Aufsteigen: Zahn bei Oberammergau

"Was für eine saudumme Frage!" Wer von Alfred Müller wissen will, weshalb er zweimal am Tag mit seinen Tourenskiern auf den Zahn bei Oberammergau steigt, bekommt schon mal eine herbe Antwort. Die ist nicht so gemeint, und außerdem liegt es ja auf der Hand, warum: Der tiefverschneite Wald, durch den es höher geht, die klare Luft, die schöne Aussicht - und schließlich muss er ja auch nach Brennholz in seinem Stück Wald schauen, das an der Aufstiegsroute liegt und in dem er sommers seine 15 Bergschafe weiden lässt.

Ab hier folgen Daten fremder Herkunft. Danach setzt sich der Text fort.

[config.mk]
export PLATFORM = sky130hd
export DESIGN_NAME = fabric_uart_rx_flat
export DESIGN_NICKNAME = d
export VERILOG_FILES = /design/src/rtl/fabric_uart_rx_if.sv /design/src/rtl/fabric_uart_rx.sv /design/src/flat_wrapper.sv
export SDC_FILE = /design/constraint.sdc
export NUM_CORES = 1
export LEC_CHECK = 0
export CORE_ASPECT_RATIO = 1.1
export CORE_MARGIN = 5
export CORE_UTILIZATION = 55
export DETAILED_ROUTE_END_ITERATION = 10
export PLACE_DENSITY_LB_ADDON = 0.05
export SYNTH_ARGS = -nofsm -noshare
export SYNTH_HDL_FRONTEND = slang
export SYNTH_SLANG_ARGS = --single-unit
[constraint.sdc]
create_clock -name CLK -period 2.6 [get_ports CLK]
set_input_delay 0.39 -clock CLK [delete_from_list [all_inputs] [get_ports CLK]]
set_output_delay 0.39 -clock CLK [all_outputs]
set_load 0.005 [all_outputs]
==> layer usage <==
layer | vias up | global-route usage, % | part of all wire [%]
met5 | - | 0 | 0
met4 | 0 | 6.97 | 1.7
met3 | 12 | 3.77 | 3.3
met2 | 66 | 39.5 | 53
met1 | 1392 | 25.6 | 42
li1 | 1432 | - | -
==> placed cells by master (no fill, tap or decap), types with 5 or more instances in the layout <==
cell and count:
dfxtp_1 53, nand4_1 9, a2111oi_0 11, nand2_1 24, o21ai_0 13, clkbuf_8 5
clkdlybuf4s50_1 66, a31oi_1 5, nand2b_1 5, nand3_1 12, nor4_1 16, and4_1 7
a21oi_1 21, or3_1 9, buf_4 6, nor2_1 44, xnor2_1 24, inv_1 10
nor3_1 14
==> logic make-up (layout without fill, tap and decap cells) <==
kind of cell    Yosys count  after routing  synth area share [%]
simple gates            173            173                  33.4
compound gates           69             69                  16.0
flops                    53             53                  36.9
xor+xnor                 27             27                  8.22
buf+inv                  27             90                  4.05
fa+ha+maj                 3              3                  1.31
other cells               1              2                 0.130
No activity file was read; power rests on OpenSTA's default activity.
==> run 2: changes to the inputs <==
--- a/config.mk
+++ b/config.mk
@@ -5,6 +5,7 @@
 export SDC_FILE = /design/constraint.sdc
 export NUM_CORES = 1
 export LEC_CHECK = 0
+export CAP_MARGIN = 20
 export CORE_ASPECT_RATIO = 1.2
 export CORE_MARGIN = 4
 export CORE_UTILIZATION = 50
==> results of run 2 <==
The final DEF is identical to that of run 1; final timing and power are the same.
[src/rtl/pseudo_sensor_pkg.sv]
// Shared defaults, FSM states and beat tag for the core-side frame reader.
package pseudo_sensor_pkg;
  localparam int PKG_IMG_W      = 640;
  localparam int PKG_IMG_H      = 480;
  localparam int PKG_ADDR_WIDTH = 19;

  typedef enum logic [1:0] {
    IDLE,
    RUN,
    DRAIN
  } state_e;

  typedef struct packed {
    logic sof;
    logic eol;
    logic eof;
  } beat_tag_t;

  localparam int TAG_W = $bits(beat_tag_t);
endpackage

[src/rtl/stream_return_fifo.sv]
// First-word-fall-through FIFO holding returned pixels with their beat tags.
// Push when full and pop when empty are ignored; the reader's issue budget keeps both from happening.
module stream_return_fifo #(
  parameter int WIDTH = 11,
  parameter int DEPTH = 4,
  localparam int CNT_W = $clog2(DEPTH + 1),
  localparam int PTR_W = (DEPTH > 1) ? $clog2(DEPTH) : 1
) (
  input  logic             clk_i,
  input  logic             rst_ni,
  input  logic             push_i,
  input  logic [WIDTH-1:0] push_dat_i,
  input  logic             pop_i,
  output logic             head_vld_o,
  output logic [WIDTH-1:0] head_dat_o,
  output logic [CNT_W-1:0] count_o
);
  logic [WIDTH-1:0] mem_q [DEPTH];
  logic [PTR_W-1:0] wr_ptr_q, wr_ptr_d, rd_ptr_q, rd_ptr_d;
  logic [CNT_W-1:0] count_q, count_d;
  logic             do_push, do_pop;

  assign do_push = push_i && (count_q != CNT_W'(DEPTH));
  assign do_pop  = pop_i && (count_q != '0);

  always_comb begin
    wr_ptr_d = wr_ptr_q;
    rd_ptr_d = rd_ptr_q;
    count_d  = count_q;
    if (do_push) wr_ptr_d = (wr_ptr_q == PTR_W'(DEPTH - 1)) ? '0 : wr_ptr_q + PTR_W'(1);
    if (do_pop)  rd_ptr_d = (rd_ptr_q == PTR_W'(DEPTH - 1)) ? '0 : rd_ptr_q + PTR_W'(1);
    if (do_push && !do_pop)      count_d = count_q + CNT_W'(1);
    else if (!do_push && do_pop) count_d = count_q - CNT_W'(1);
  end

  always_ff @(posedge clk_i or negedge rst_ni) begin
    if (!rst_ni) begin
      wr_ptr_q <= '0;
      rd_ptr_q <= '0;
      count_q  <= '0;
    end else begin
      wr_ptr_q <= wr_ptr_d;
      rd_ptr_q <= rd_ptr_d;
      count_q  <= count_d;
    end
  end

  // Storage needs no reset: the head is only observed while count is non-zero.
  always_ff @(posedge clk_i) begin
    if (do_push) mem_q[wr_ptr_q] <= push_dat_i;
  end

  assign head_vld_o = (count_q != '0);
  assign head_dat_o = mem_q[rd_ptr_q];
  assign count_o    = count_q;
endmodule

[src/rtl/core_frame_reader.sv]
// Walks a decimated ROI of the readable frame bank on each swap pulse and streams it out
// with sof/eol/eof markers; reads are only issued while the return FIFO can absorb them.
module core_frame_reader
  import pseudo_sensor_pkg::*;
#(
  parameter int ADDR_WIDTH = PKG_ADDR_WIDTH,
  parameter int DATA_WIDTH = 8,
  parameter int IMG_W      = PKG_IMG_W,
  parameter int IMG_H      = PKG_IMG_H,
  parameter int OUT_W      = 28,
  parameter int OUT_H      = 28,
  parameter int X0         = 250,
  parameter int Y0         = 170,
  parameter int STEP       = 5,
  parameter int RD_LAT     = 2,
  parameter int FIFO_DEPTH = 4
) (
  input  logic                  c_clk,
  input  logic                  arst_c_n,
  input  logic                  swap_c,
  input  logic [3:0]            image_num_c,
  output logic [ADDR_WIDTH-1:0] addr_c,
  input  logic [DATA_WIDTH-1:0] dout_c,
  output logic                  m_valid,
  input  logic                  m_ready,
  output logic [DATA_WIDTH-1:0] m_data,
  output logic                  m_sof,
  output logic                  m_eol,
  output logic                  m_eof,
  output logic [3:0]            m_image_num,
  output logic                  busy,
  output logic                  overrun
);
  localparam int CNT_W = $clog2(FIFO_DEPTH + 1);
  localparam int COL_W = $clog2(OUT_W + 1);
  localparam int ROW_W = $clog2(OUT_H + 1);
  localparam int FW    = TAG_W + DATA_WIDTH;
  localparam logic [ADDR_WIDTH-1:0] ROW_START = ADDR_WIDTH'(Y0 * IMG_W + X0);
  localparam logic [ADDR_WIDTH-1:0] COL_INC   = ADDR_WIDTH'(STEP);
  localparam logic [ADDR_WIDTH-1:0] ROW_INC   = ADDR_WIDTH'(STEP * IMG_W);
  localparam logic [COL_W-1:0]      COL_LAST  = COL_W'(OUT_W - 1);
  localparam logic [ROW_W-1:0]      ROW_LAST  = ROW_W'(OUT_H - 1);

  if (X0 + (OUT_W - 1) * STEP >= IMG_W) begin : g_bad_roi_x
    $error("ROI exceeds frame width");
  end
  if (Y0 + (OUT_H - 1) * STEP >= IMG_H) begin : g_bad_roi_y
    $error("ROI exceeds frame height");
  end
  if (FIFO_DEPTH < RD_LAT + 2) begin : g_bad_depth
    $error("FIFO_DEPTH must be at least RD_LAT+2");
  end

  state_e                state_q, state_d;
  logic [ADDR_WIDTH-1:0] addr_q, addr_d, row_base_q, row_base_d;
  logic [COL_W-1:0]      col_q, col_d;
  logic [ROW_W-1:0]      row_q, row_d;
  logic [3:0]            img_q, img_d;
  logic                  overrun_q, overrun_d;
  logic [RD_LAT-1:0]     pipe_vld_q;
  beat_tag_t             pipe_tag_q [RD_LAT];

  logic [CNT_W-1:0]      inflight, fifo_count;
  logic [CNT_W:0]        budget_used;
  logic                  issue, last_col, last_row, pop, fifo_vld;
  beat_tag_t             iss_tag, head_tag;
  logic [DATA_WIDTH-1:0] head_data;
  logic [FW-1:0]         fifo_head;

  always_comb begin
    inflight = '0;
    for (int i = 0; i < RD_LAT; i++) inflight = inflight + CNT_W'(pipe_vld_q[i]);
  end

  // Budget counts the FIFO before this cycle's pop, so it is conservative by one slot at most.
  assign budget_used = {1'b0, fifo_count} + {1'b0, inflight};
  assign issue       = (state_q == RUN) && (budget_used < (CNT_W + 1)'(FIFO_DEPTH));
  assign last_col    = (col_q == COL_LAST);
  assign last_row    = (row_q == ROW_LAST);
  assign iss_tag     = '{sof: (col_q == '0) && (row_q == '0), eol: last_col, eof: last_col && last_row};
  assign pop         = fifo_vld && m_ready;

  always_comb begin
    state_d    = state_q;
    addr_d     = addr_q;
    row_base_d = row_base_q;
    col_d      = col_q;
    row_d      = row_q;
    img_d      = img_q;
    overrun_d  = swap_c && (state_q != IDLE);
    case (state_q)
      IDLE: begin
        if (swap_c) begin
          state_d    = RUN;
          img_d      = image_num_c;
          row_base_d = ROW_START;
          addr_d     = ROW_START;
          col_d      = '0;
          row_d      = '0;
        end
      end
      RUN: begin
        if (issue) begin
          if (!last_col) begin
            addr_d = addr_q + COL_INC;
            col_d  = col_q + COL_W'(1);
          end else if (last_row) begin
            state_d = DRAIN;
          end else begin
            row_base_d = row_base_q + ROW_INC;
            addr_d     = row_base_q + ROW_INC;
            col_d      = '0;
            row_d      = row_q + ROW_W'(1);
          end
        end
      end
      DRAIN: begin
        if ((inflight == '0) &&
            ((fifo_count == '0) || ((fifo_count == CNT_W'(1)) && pop))) begin
          state_d = IDLE;
        end
      end
      default: state_d = IDLE;
    endcase
  end

  always_ff @(posedge c_clk or negedge arst_c_n) begin
    if (!arst_c_n) begin
      state_q    <= IDLE;
      addr_q     <= '0;
      row_base_q <= '0;
      col_q      <= '0;
      row_q      <= '0;
      img_q      <= '0;
      overrun_q  <= 1'b0;
      pipe_vld_q <= '0;
      for (int i = 0; i < RD_LAT; i++) pipe_tag_q[i] <= '0;
    end else begin
      state_q    <= state_d;
      addr_q     <= addr_d;
      row_base_q <= row_base_d;
      col_q      <= col_d;
      row_q      <= row_d;
      img_q      <= img_d;
      overrun_q  <= overrun_d;
      pipe_vld_q[0] <= issue;
      pipe_tag_q[0] <= iss_tag;
      for (int i = 1; i < RD_LAT; i++) begin
        pipe_vld_q[i] <= pipe_vld_q[i-1];
        pipe_tag_q[i] <= pipe_tag_q[i-1];
      end
    end
  end

  stream_return_fifo #(
    .WIDTH (FW),
    .DEPTH (FIFO_DEPTH)
  ) u_ret_fifo (
    .clk_i      (c_clk),
    .rst_ni     (arst_c_n),
    .push_i     (pipe_vld_q[RD_LAT-1]),
    .push_dat_i ({pipe_tag_q[RD_LAT-1], dout_c}),
    .pop_i      (pop),
    .head_vld_o (fifo_vld),
    .head_dat_o (fifo_head),
    .count_o    (fifo_count)
  );

  assign {head_tag, head_data} = fifo_head;

  assign addr_c      = addr_q;
  assign m_valid     = fifo_vld;
  assign m_data      = fifo_vld ? head_data : '0;
  assign m_sof       = fifo_vld && head_tag.sof;
  assign m_eol       = fifo_vld && head_tag.eol;
  assign m_eof       = fifo_vld && head_tag.eof;
  assign m_image_num = img_q;
  assign busy        = (state_q != IDLE);
  assign overrun     = overrun_q;
endmodule

[config.mk]
export PLATFORM = sky130hd
export DESIGN_NAME = core_frame_reader
export DESIGN_NICKNAME = d
export VERILOG_FILES = /design/src/rtl/pseudo_sensor_pkg.sv /design/src/rtl/stream_return_fifo.sv /design/src/rtl/core_frame_reader.sv
export SDC_FILE = /design/constraint.sdc
export NUM_CORES = 1
export LEC_CHECK = 0
export ABC_AREA = 1
export BUFFER_PORTS_ARGS = -buffer_cell sky130_fd_sc_hd__clkbuf_2
export CAP_MARGIN = 5
export CORE_ASPECT_RATIO = 1.4
export CORE_MARGIN = 3
export CORE_UTILIZATION = 30
export CTS_BUF_LIST = sky130_fd_sc_hd__clkbuf_16
export DETAILED_ROUTE_END_ITERATION = 7
export PLACE_DENSITY_LB_ADDON = 0.12
export SLEW_MARGIN = 25
export SYNTH_ARGS = -nofsm -noshare
export SYNTH_HDL_FRONTEND = slang
export SYNTH_SLANG_ARGS = --single-unit
[constraint.sdc]
create_clock -name c_clk -period 2.8 [get_ports c_clk]
set_input_delay 0.56 -clock c_clk [delete_from_list [all_inputs] [get_ports c_clk]]
set_output_delay 0.56 -clock c_clk [all_outputs]
set_load 0.005 [all_outputs]
# Word level (Yosys, flattened, before mapping)
# Memory sizes are Yosys's and may differ from the RTL's.
# Index checks and enable logic that the tools add are counted.
# word_totals
register_bits	70
ram_bits	44
input_bits	16
wordCells	104
n_memories	1
# op_classes
n_addsub	10
magnitude_cmp	1
eq_ne	15
muxes	30
n_reduce_logical	30
# mem_list
memory	depth	word_bits	rd	rd_ports_with_merged_regs	wr	line	text
u_ret_fifo.mem_q	4	11	1	0	1	stream_return_fifo.sv:18	logic [WIDTH-1:0] mem_q [DEPTH];
# op_table
cell	count
19-bit 2-to-1 mux	6
19-bit case mux with 2 select lines	2
5-bit 2-to-1 mux	7
5-bit case mux with 2 select lines	2
19-bit by 12-bit adder with 19-bit output (second input constant)	1
19-bit by 3-bit adder with 19-bit output (second input constant)	1
1-bit logical AND	14
2-bit 2-to-1 mux	7
2-bit inequality test (second input constant)	6
5-bit by 1-bit adder with 5-bit output (second input constant)	2
5-bit == test (second input constant)	2
5-bit zero test	2
5-bit AND reduction	2
8-bit 2-to-1 mux	1
2-bit == test (second input constant)	3
3-bit zero test	2
3-bit 2-to-1 mux	2
3-bit inequality test (second input constant)	2
2-bit case mux with 3 select lines	1
2-bit nonzero test	3
2-bit by 1-bit adder with 2-bit output (second input constant)	2
3-bit by 2-bit adder with 4-bit output	1
4-bit by 3-bit < comparator with 1-bit output (second input constant)	1
4-bit AND reduction	1
other kinds (11)	13

# Longest topological paths before layout
# Gate-level depths: netlist of the first run.
# depth
depth_word	7
ltp_mapped	12
mapped_depth_nobuf	12

# Cells and area by module
# From an unflattened synthesis of the first run, not the netlist that was laid out.
# hier_totals
cells_unflattened	644
area_unflattened_um2	5664.2
# by_module_without_submodules
mod	instances	cells_each	area_each_um2	seq_area_each_um2
core_frame_reader	1	457	3448.3	1426.4
stream_return_fifo	1	187	2215.9	1496.4

# Least setup slack after synthesis of the first run
# Ideal clock, no wire load.
# synth_path
kind	flip-flop to flip-flop
start	reg u_ret_fifo.count_q[0] (netlist: u_ret_fifo.count_o[0])
end	mem u_ret_fifo.mem_q[0][0], enable pin
setup_time_ns	0.378
t_arrival_ns	1.613
required_time_ns	2.422
slack_ns	0.809
stages_incl_launch_ff	6
path_cell_list	dfrtp_1 > inv_1 > ha_1 > a21oi_1 > inv_1 > nor2_1
# synth_via
elab_chain_len	4
# synth_rtl
item	line	text
start, declared	stream_return_fifo.sv:20	logic [CNT_W-1:0] count_q, count_d;
start signal, assigned	stream_return_fifo.sv:44	count_q <= count_d;
3-bit inequality test	stream_return_fifo.sv:23	assign do_push = push_i && (count_q != CNT_W'(DEPTH));
1-bit logical AND	stream_return_fifo.sv:23	
net u_ret_fifo.do_push	stream_return_fifo.sv:21	logic do_push, do_pop;
1-bit 2-to-1 mux	stream_return_fifo.sv:50	if (do_push) mem_q[wr_ptr_q] <= push_dat_i;
1-bit 2-to-1 mux (not written as such)	stream_return_fifo.sv:50	
end, declared	stream_return_fifo.sv:18	
# The timed path passes the listed nets, and every way through them passes these cells.

# Worst setup path after layout of the first run
# layout_path
start	reg u_ret_fifo.count_q[0] (netlist: u_ret_fifo.count_o[0])
end	out m_eof
# layout_via
elab_chain_len	2
# layout_rtl
item	line	text
3-bit nonzero test	stream_return_fifo.sv:53	assign head_vld_o = (count_q != '0);
1-bit logical AND	core_frame_reader.sv:176	assign m_eof = fifo_vld && head_tag.eof;
end, declared	core_frame_reader.sv:29	output logic m_eof,
# Every way passes these cells.

==> results of run 1 <==
## logic make-up after synthesis
family | after synthesis | share of synthesized area, %
AOI/OAI and AO/OA | 97 | 9.33
DFF | 108 | 54.2
adders and majority gates | 19 | 4.41
buffers and inverters | 92 | 6.66
muxes | 4 | 0.835
xor gates and xnor gates | 10 | 1.62
and+or+nand+nor | 299 | 22.9
## registers in the layout, indices dropped and copies added, names as in the netlist
signal / count
pipe_vld_q: 2
col_q: 5
overrun: 1
row_base_q: 13
u_ret_fifo.wr_ptr_q: 2
u_ret_fifo.count_o: 3
pipe_tag_q: 6
u_ret_fifo.rd_ptr_q: 2
row_q: 5
m_image_num: 4
addr_c: 19
state_q: 2
u_ret_fifo.mem_q: 44
## final cells by class
class	count	area [um^2]	area share, %
clock buffer	9	225	3.59
clock inverter	7	52.6	0.838
inverter	75	282	4.49
multi-input combinational	429	2110	33.7
sequential	108	2920	46.6
tap	236	295	4.71
timing repair buffer	66	378	6.03
## Yosys cell counts
| library cell | count |
|---|---|
| a21boi_0 | 3 |
| a21boi_1 | 1 |
| a21oi_1 | 27 |
| buf_2 | 5 |
| buf_4 | 2 |
| clkbuf_1 | 10 |
| clkinv_1 | 1 |
| dfrtp_1 | 64 |
| edfxtp_1 | 44 |
| ha_1 | 19 |
| inv_1 | 68 |
| inv_2 | 6 |
| mux2_2 | 4 |
| nand2_1 | 141 |
| nand3_1 | 51 |
| nand3_2 | 1 |
| nand3b_1 | 1 |
| nand4_1 | 5 |
| nor2_1 | 86 |
| nor2_2 | 6 |
| nor3_1 | 6 |
| nor4_1 | 1 |
| o211ai_1 | 1 |
| o21ai_0 | 44 |
| o21ai_1 | 19 |
| o31ai_1 | 2 |
| or2_2 | 1 |
| xnor2_1 | 2 |
| xor2_1 | 8 |
## stage by stage
step / setup slack (ps) / instances / utilization (%) / hold WS [ps] / instance area [um^2]
6_report: 462 / 930 / 35.9 / 197 / 6270
5_1_grt: 307 / 930 / 35.9 / 252 / 6270
4_1_cts: 150 / 930 / 35.9 / 229 / 6260
3_5_place_dp: 181 / 914 / 34.3 / 336 / 5990
3_3_place_gp: 280 / 914 / 34.3 / 340 / 5990
2_1_floorplan: 809 / 629 / - / 264 / 5390
## cells in the final DEF (no fill, tap or decap), types with 13 or more instances in the layout
master / synthesis / layout
a21oi_1: 27 / 27
buf_4: 2 / 13
clkbuf_2: 0 / 51
dfrtp_1: 64 / 64
edfxtp_1: 44 / 44
ha_1: 19 / 19
inv_1: 68 / 70
nand2_1: 141 / 141
nand3_1: 51 / 51
nor2_1: 86 / 86
o21ai_0: 44 / 44
o21ai_1: 19 / 19
## worst min path at each step
stage	startpoint	end	slack, ps	cells past startpoint
2_1_floorplan	arst_c_n	addr_c[0]	260	0
3_3_place_gp	pipe_tag_q[5]	pipe_tag_q[2]	340	0
3_5_place_dp	pipe_tag_q[4]	pipe_tag_q[1]	340	0
4_1_cts	arst_c_n	row_base_q[5]	230	2
5_1_grt	arst_c_n	row_base_q[5]	250	2
6_report	arst_c_n	row_base_q[5]	200	2
## power by group through the flow
stage | Sequential (mW) | Combinational (mW) | Clock [mW]
final | 2.45 | 3.16 | 1.22
after global routing | 2.52 | 3.64 | 1.32
after CTS | 2.45 | 3.23 | 1.27
after detailed placement | 2.48 | 3.21 | 0
after global placement | 2.46 | 3.17 | 0
after floorplan | 2.42 | 2.17 | 0
## critical path: stages, from the launching register on
cell and delay, ps:
dfrtp_1 460, inv_1 90, ha_1 240, inv_1 70, nor2_1 50, buf_4 190, a21oi_1 180, clkbuf_2 140
## metal layers
metal	track usage, %	share of wire (%)	vias up
met5	0	0	-
met2	25.3	52	65
met4	5.21	1.3	0
met1	16.1	44	2011
met3	1.78	2.7	13
li1	-	-	2174
==> results.sh, run 1 <==
export IMPL_final_hold_violation_count=0
export IMPL_finalMaxSlewViolations=0
export IMPL_netlist_top_cells_area="dfrtp_1, edfxtp_1, nand2_1"
export IMPL_power_frac_clock_pct=17.9
export IMPL_via_count=4263
export IMPL_via_per_inst=4.58
export IMPL_netlist_instances=629
export IMPL_fin_crit_sh_pct=83.5
export IMPL_tightest_slew_ps=629
export IMPL_fillers=1824
export IMPL_r2r_cells=10
export IMPL_r2r_end="row_base_q[11]"
export IMPL_syn_nets=664
export IMPL_cp_start_kind="register"
export IMPL_worstSetupEndpointType="output pin"
export IMPL_rsz0062_at_grt="false"
export IMPL_grt_max_degree=65
export IMPL_root_buffer="clkbuf_16"
export IMPL_fmax_mhz=428
export IMPL_port_buffers=52
export IMPL_ys_types=29
export IMPL_htree_levels=3
export IMPL_status="finished clean"
export IMPL_hpwlAfterDp_mm=8.95
export IMPL_drc=0
export IMPL_num_antenna_cells=0
export IMPL_post_cts_buffers=0
export IMPL_final_min_clock_period_ps=2340
export IMPL_final_setup_viol_count=0
export IMPL_p_switching_mw=3.02
export IMPL_path_clk_slew_ps=80
export IMPL_clkLatencyLatePin_ps=350
export IMPL_critPathMaxFanout=12
export IMPL_arrival_ps=1780
export IMPL_p_leak_nw=2.88
export IMPL_totalWireLength_mm=12.8
export IMPL_yosysSeqAreaShare_pct=54.2
export IMPL_die_area_um2=19600
export IMPL_yosys_area_top_type="dfrtp_1"
export IMPL_ir_drop_mv=0.550
export IMPL_rrSetupSlack_ps=510
export IMPL_clock_path_buffers=2
export IMPL_first_pass_iters=4
export IMPL_place_congestion=0.798
export IMPL_fin_nets=724
export IMPL_routedWlPerCell_um=13.8
export IMPL_antenna_left=0
export IMPL_die_h_um=165
export IMPL_p_sw_share_pct=44.2
export IMPL_maxCapViolCount=0
export IMPL_hold_path_class="primary input to async pin"
export IMPL_r2r_start="pipe_vld_q[0]"
export IMPL_seqPwrFrac_pct=35.8
export IMPL_grt_pass1_vias=4283
export IMPL_drtIter0Drc=180
export IMPL_core_area_um2=17500
export IMPL_setup_tns_final_ps=0
export IMPL_crit_end="m_eof"
export IMPL_rows=57
export IMPL_total_power_mw=6.83
export IMPL_numCtsBuffers=9
export IMPL_drive_gt1_share_pct=14.1
export IMPL_grt_pass1_wl_mm=21.5
export IMPL_cts_tree="done"
export IMPL_combPwrFrac_pct=46.3
export IMPL_critPathLaunch="u_ret_fifo.count_o[0]"
export IMPL_start_util_pct=30.9
export IMPL_die_w_um=119
export IMPL_slew_headroom_pct=58.0
export IMPL_grt_use_total_pct=13.7
export IMPL_io_pins=53
export IMPL_p_per_area_nw_per_um2=1090
export IMPL_yosysTopAreaCellShare_pct=29.7
export IMPL_ctsResizeCount=0
export IMPL_area_growth_pct=16.3
export IMPL_grt_antenna_before_repair=0
export IMPL_ys_warn_count=0
export IMPL_p_int_mw=3.81
export IMPL_yosys_register_bits=108
export IMPL_crit_type="register to output pin"
export IMPL_cts_sinks=108
export IMPL_grt_ovfl_total=0
export IMPL_holdBufCountCts=0
export IMPL_finClkSkew_ps=13.8
export IMPL_crit_required_ps=2240
export IMPL_syn_area_um2=5390
export IMPL_syn_area_per_cell_um2=8.57
No activity file was read; power rests on OpenSTA's default activity.
==> inputs of run 2 (changes only) <==
--- a/config.mk
+++ b/config.mk
@@ -5,7 +5,7 @@
 export SDC_FILE = /design/constraint.sdc
 export NUM_CORES = 1
 export LEC_CHECK = 0
-export ABC_AREA = 1
+export ABC_AREA = 0
 export BUFFER_PORTS_ARGS = -buffer_cell sky130_fd_sc_hd__clkbuf_2
 export CAP_MARGIN = 5
 export CORE_ASPECT_RATIO = 1.4
==> constraint.sdc (replaced) <==
create_clock -name c_clk -period 2.3 [get_ports c_clk]
set_input_delay 0.46 -clock c_clk [delete_from_list [all_inputs] [get_ports c_clk]]
set_output_delay 0.46 -clock c_clk [all_outputs]
set_load 0.005 [all_outputs]
==> run 2 against run 1 <==
Against the previous run:
- sequential share of layout area up 0.84 points
- area after synthesis down 5.0%
- synthesized cell count down 29%
- first-iteration DRC count up 18%
- largest power group is now sequential cells
- critical endpoint is now addr_c[15]
- design area down 1.7%
- global-route usage up 0.19 points
- combinational power down 7.9%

Alfred Müller ist Bauer in Oberammergau, und wenn man auf den Zahn steigt, ist die Wahrscheinlichkeit groß, ihm irgendwann zu begegnen. Falls man ihn nicht nur von hinten zu sehen bekommt. Denn er legt aufwärts ein beträchtliches Tempo vor auf seinen knallgelben Carbonskiern.

Dass er im August 80 wird, ist nur für ihn eine Randnotiz. Er trägt einen Pullover mit dem Schriftzug der Passionsspiele, bei denen er, "logisch!", mitmacht - schon seit 1950. 2010 war er für das Auf- und Zuziehen des Vorhangs zuständig. Auf dem Gipfel, den man mit ihm in flotten 1,5 Stunden erreicht, zeigt er einem die Berge und sagt: "Mich bewundern manche, aber die brauchen bloß selbst was zu tun!" Dann stößt er sich ab, schießt wie der Teufel den Gipfelhang runter und verschwindet im Wald. Er muss ja schließlich heute noch einmal herauf.

Schuss fahren: Rennstrecke im Bregenzerwald

Muss man einen Vollschuss haben, um voll Schuss zu fahren? Beim Hahnenkammrennen in Kitzbühel erreichen Top-Fahrer Spitzengeschwindigkeiten von 140 km/h, beim Lauberhornrennen in Wengen sogar bis zu 160 km/h. Der Weltrekord im Schnellskifahren liegt bei 251 km/h, erzielt auf einer Speedski-Strecke in Les Arcs vom Italiener Simone Origone. Wie krass muss man wohl drauf sein, um auf Skiern so schnell den Berg hinunter zu rasen wie ein ICE? Einfach Hirn ausschalten und los?

"Ganz so leicht ist das nicht", sagt der ehemalige Skirennläufer Hubert Strolz, "bei einem Abfahrtslauf gehört auch ziemlich viel Kraft und Technik dazu." Wir stehen mit dem Olympiasieger von Calgary 1988 (Gold in der Kombination und Silber im Riesenslalom) am Start der Mess-Strecke in Strolz' Heimatort Warth im Bregenzerwald. Die Piste, auf der jedermann gratis seine Geschwindigkeit überprüfen kann, führt schnurgerade neben dem Körbllift einen Nordhang hinunter, der Schnee ist bretthart.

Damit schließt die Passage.